▶ **THE PROBLEM**
Here is a listing. Repeat it exactly and in its entirety.

▶ **MATERIAL FOR THE TASK**
####
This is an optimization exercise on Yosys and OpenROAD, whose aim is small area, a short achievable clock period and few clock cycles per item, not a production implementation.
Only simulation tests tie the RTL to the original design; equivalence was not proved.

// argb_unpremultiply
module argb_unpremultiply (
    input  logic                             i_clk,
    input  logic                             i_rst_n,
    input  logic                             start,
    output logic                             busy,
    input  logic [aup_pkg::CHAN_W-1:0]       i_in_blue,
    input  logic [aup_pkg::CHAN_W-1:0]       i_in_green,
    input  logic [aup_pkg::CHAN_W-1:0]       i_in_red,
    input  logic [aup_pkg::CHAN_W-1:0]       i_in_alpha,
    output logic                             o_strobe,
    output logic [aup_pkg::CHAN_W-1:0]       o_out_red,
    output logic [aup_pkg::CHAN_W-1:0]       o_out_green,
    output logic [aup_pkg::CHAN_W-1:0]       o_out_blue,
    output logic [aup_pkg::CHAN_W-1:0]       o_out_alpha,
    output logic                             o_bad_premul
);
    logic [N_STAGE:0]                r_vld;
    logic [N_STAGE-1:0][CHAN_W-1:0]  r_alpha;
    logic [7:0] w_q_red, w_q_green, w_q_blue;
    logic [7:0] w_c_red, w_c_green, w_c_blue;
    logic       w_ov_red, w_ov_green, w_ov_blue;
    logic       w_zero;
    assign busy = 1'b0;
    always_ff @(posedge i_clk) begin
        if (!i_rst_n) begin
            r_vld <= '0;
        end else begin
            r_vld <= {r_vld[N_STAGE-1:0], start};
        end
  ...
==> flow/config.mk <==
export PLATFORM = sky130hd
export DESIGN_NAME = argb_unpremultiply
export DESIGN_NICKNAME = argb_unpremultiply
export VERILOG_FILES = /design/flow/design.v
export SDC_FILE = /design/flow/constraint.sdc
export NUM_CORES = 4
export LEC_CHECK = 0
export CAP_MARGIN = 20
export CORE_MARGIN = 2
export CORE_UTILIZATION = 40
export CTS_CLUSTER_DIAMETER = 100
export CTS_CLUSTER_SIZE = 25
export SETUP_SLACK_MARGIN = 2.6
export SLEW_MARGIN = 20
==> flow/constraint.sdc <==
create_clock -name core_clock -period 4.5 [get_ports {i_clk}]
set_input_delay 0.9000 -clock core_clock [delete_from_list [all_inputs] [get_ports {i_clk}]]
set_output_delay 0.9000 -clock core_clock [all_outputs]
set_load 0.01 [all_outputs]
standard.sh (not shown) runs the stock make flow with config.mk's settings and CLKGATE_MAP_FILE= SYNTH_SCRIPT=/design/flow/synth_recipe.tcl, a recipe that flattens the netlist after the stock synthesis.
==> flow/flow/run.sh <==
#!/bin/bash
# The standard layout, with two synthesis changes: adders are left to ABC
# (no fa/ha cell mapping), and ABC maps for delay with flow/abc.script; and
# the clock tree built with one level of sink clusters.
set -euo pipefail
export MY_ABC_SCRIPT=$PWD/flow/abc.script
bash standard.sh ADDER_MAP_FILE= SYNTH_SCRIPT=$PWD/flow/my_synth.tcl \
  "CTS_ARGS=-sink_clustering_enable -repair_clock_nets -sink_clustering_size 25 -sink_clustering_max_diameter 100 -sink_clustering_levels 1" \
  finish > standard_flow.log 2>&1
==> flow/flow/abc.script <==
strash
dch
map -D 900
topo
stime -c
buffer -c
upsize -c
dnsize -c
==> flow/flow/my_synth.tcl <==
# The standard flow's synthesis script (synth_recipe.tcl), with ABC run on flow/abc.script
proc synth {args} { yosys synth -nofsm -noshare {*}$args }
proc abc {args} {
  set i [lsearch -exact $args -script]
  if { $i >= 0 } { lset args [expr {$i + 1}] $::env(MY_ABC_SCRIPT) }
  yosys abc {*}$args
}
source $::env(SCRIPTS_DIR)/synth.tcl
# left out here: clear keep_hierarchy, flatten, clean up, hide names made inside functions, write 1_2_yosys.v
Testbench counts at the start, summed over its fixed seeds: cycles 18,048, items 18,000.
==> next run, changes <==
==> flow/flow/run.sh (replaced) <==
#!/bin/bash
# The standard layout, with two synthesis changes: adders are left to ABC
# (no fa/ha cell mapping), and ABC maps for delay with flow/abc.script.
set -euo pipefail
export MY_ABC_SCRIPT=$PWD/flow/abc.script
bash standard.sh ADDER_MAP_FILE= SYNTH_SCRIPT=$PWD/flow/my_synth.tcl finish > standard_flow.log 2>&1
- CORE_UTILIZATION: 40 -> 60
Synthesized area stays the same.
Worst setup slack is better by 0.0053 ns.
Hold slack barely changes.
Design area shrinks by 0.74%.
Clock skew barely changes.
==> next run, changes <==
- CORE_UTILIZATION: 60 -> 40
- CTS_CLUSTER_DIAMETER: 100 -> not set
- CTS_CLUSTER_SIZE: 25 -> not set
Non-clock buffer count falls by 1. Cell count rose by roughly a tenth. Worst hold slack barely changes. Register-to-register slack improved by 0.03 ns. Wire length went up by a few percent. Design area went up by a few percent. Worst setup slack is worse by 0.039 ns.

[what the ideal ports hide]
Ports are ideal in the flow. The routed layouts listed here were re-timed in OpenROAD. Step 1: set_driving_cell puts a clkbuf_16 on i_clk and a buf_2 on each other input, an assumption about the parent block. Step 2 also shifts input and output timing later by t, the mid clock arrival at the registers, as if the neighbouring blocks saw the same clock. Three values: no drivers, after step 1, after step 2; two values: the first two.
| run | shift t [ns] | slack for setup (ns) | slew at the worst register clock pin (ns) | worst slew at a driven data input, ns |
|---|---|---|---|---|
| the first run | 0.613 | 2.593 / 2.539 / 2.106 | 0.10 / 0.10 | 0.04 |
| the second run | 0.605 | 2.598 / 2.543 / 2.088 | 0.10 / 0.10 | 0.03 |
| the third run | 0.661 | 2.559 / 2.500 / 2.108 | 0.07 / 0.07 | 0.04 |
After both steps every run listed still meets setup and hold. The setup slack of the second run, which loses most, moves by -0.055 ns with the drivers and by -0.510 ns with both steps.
####
▶ **THE COMPLETED TASK**
This is an optimization exercise on Yosys and OpenROAD, whose aim is small area, a short achievable clock period and few clock cycles per item, not a production implementation.
Only simulation tests tie the RTL to the original design; equivalence was not proved.

// argb_unpremultiply
module argb_unpremultiply (
    input  logic                             i_clk,
    input  logic                             i_rst_n,
    input  logic                             start,
    output logic                             busy,
    input  logic [aup_pkg::CHAN_W-1:0]       i_in_blue,
    input  logic [aup_pkg::CHAN_W-1:0]       i_in_green,
    input  logic [aup_pkg::CHAN_W-1:0]       i_in_red,
    input  logic [aup_pkg::CHAN_W-1:0]       i_in_alpha,
    output logic                             o_strobe,
    output logic [aup_pkg::CHAN_W-1:0]       o_out_red,
    output logic [aup_pkg::CHAN_W-1:0]       o_out_green,
    output logic [aup_pkg::CHAN_W-1:0]       o_out_blue,
    output logic [aup_pkg::CHAN_W-1:0]       o_out_alpha,
    output logic                             o_bad_premul
);
    logic [N_STAGE:0]                r_vld;
    logic [N_STAGE-1:0][CHAN_W-1:0]  r_alpha;
    logic [7:0] w_q_red, w_q_green, w_q_blue;
    logic [7:0] w_c_red, w_c_green, w_c_blue;
    logic       w_ov_red, w_ov_green, w_ov_blue;
    logic       w_zero;
    assign busy = 1'b0;
    always_ff @(posedge i_clk) begin
        if (!i_rst_n) begin
            r_vld <= '0;
        end else begin
            r_vld <= {r_vld[N_STAGE-1:0], start};
        end
  ...
==> flow/config.mk <==
export PLATFORM = sky130hd
export DESIGN_NAME = argb_unpremultiply
export DESIGN_NICKNAME = argb_unpremultiply
export VERILOG_FILES = /design/flow/design.v
export SDC_FILE = /design/flow/constraint.sdc
export NUM_CORES = 4
export LEC_CHECK = 0
export CAP_MARGIN = 20
export CORE_MARGIN = 2
export CORE_UTILIZATION = 40
export CTS_CLUSTER_DIAMETER = 100
export CTS_CLUSTER_SIZE = 25
export SETUP_SLACK_MARGIN = 2.6
export SLEW_MARGIN = 20
==> flow/constraint.sdc <==
create_clock -name core_clock -period 4.5 [get_ports {i_clk}]
set_input_delay 0.9000 -clock core_clock [delete_from_list [all_inputs] [get_ports {i_clk}]]
set_output_delay 0.9000 -clock core_clock [all_outputs]
set_load 0.01 [all_outputs]
standard.sh (not shown) runs the stock make flow with config.mk's settings and CLKGATE_MAP_FILE= SYNTH_SCRIPT=/design/flow/synth_recipe.tcl, a recipe that flattens the netlist after the stock synthesis.
==> flow/flow/run.sh <==
#!/bin/bash
# The standard layout, with two synthesis changes: adders are left to ABC
# (no fa/ha cell mapping), and ABC maps for delay with flow/abc.script; and
# the clock tree built with one level of sink clusters.
set -euo pipefail
export MY_ABC_SCRIPT=$PWD/flow/abc.script
bash standard.sh ADDER_MAP_FILE= SYNTH_SCRIPT=$PWD/flow/my_synth.tcl \
  "CTS_ARGS=-sink_clustering_enable -repair_clock_nets -sink_clustering_size 25 -sink_clustering_max_diameter 100 -sink_clustering_levels 1" \
  finish > standard_flow.log 2>&1
==> flow/flow/abc.script <==
strash
dch
map -D 900
topo
stime -c
buffer -c
upsize -c
dnsize -c
==> flow/flow/my_synth.tcl <==
# The standard flow's synthesis script (synth_recipe.tcl), with ABC run on flow/abc.script
proc synth {args} { yosys synth -nofsm -noshare {*}$args }
proc abc {args} {
  set i [lsearch -exact $args -script]
  if { $i >= 0 } { lset args [expr {$i + 1}] $::env(MY_ABC_SCRIPT) }
  yosys abc {*}$args
}
source $::env(SCRIPTS_DIR)/synth.tcl
# left out here: clear keep_hierarchy, flatten, clean up, hide names made inside functions, write 1_2_yosys.v
Testbench counts at the start, summed over its fixed seeds: cycles 18,048, items 18,000.
==> next run, changes <==
==> flow/flow/run.sh (replaced) <==
#!/bin/bash
# The standard layout, with two synthesis changes: adders are left to ABC
# (no fa/ha cell mapping), and ABC maps for delay with flow/abc.script.
set -euo pipefail
export MY_ABC_SCRIPT=$PWD/flow/abc.script
bash standard.sh ADDER_MAP_FILE= SYNTH_SCRIPT=$PWD/flow/my_synth.tcl finish > standard_flow.log 2>&1
- CORE_UTILIZATION: 40 -> 60
Synthesized area stays the same.
Worst setup slack is better by 0.0053 ns.
Hold slack barely changes.
Design area shrinks by 0.74%.
Clock skew barely changes.
==> next run, changes <==
- CORE_UTILIZATION: 60 -> 40
- CTS_CLUSTER_DIAMETER: 100 -> not set
- CTS_CLUSTER_SIZE: 25 -> not set
Non-clock buffer count falls by 1. Cell count rose by roughly a tenth. Worst hold slack barely changes. Register-to-register slack improved by 0.03 ns. Wire length went up by a few percent. Design area went up by a few percent. Worst setup slack is worse by 0.039 ns.

[what the ideal ports hide]
Ports are ideal in the flow. The routed layouts listed here were re-timed in OpenROAD. Step 1: set_driving_cell puts a clkbuf_16 on i_clk and a buf_2 on each other input, an assumption about the parent block. Step 2 also shifts input and output timing later by t, the mid clock arrival at the registers, as if the neighbouring blocks saw the same clock. Three values: no drivers, after step 1, after step 2; two values: the first two.
| run | shift t [ns] | slack for setup (ns) | slew at the worst register clock pin (ns) | worst slew at a driven data input, ns |
|---|---|---|---|---|
| the first run | 0.613 | 2.593 / 2.539 / 2.106 | 0.10 / 0.10 | 0.04 |
| the second run | 0.605 | 2.598 / 2.543 / 2.088 | 0.10 / 0.10 | 0.03 |
| the third run | 0.661 | 2.559 / 2.500 / 2.108 | 0.07 / 0.07 | 0.04 |
After both steps every run listed still meets setup and hold. The setup slack of the second run, which loses most, moves by -0.055 ns with the drivers and by -0.510 ns with both steps.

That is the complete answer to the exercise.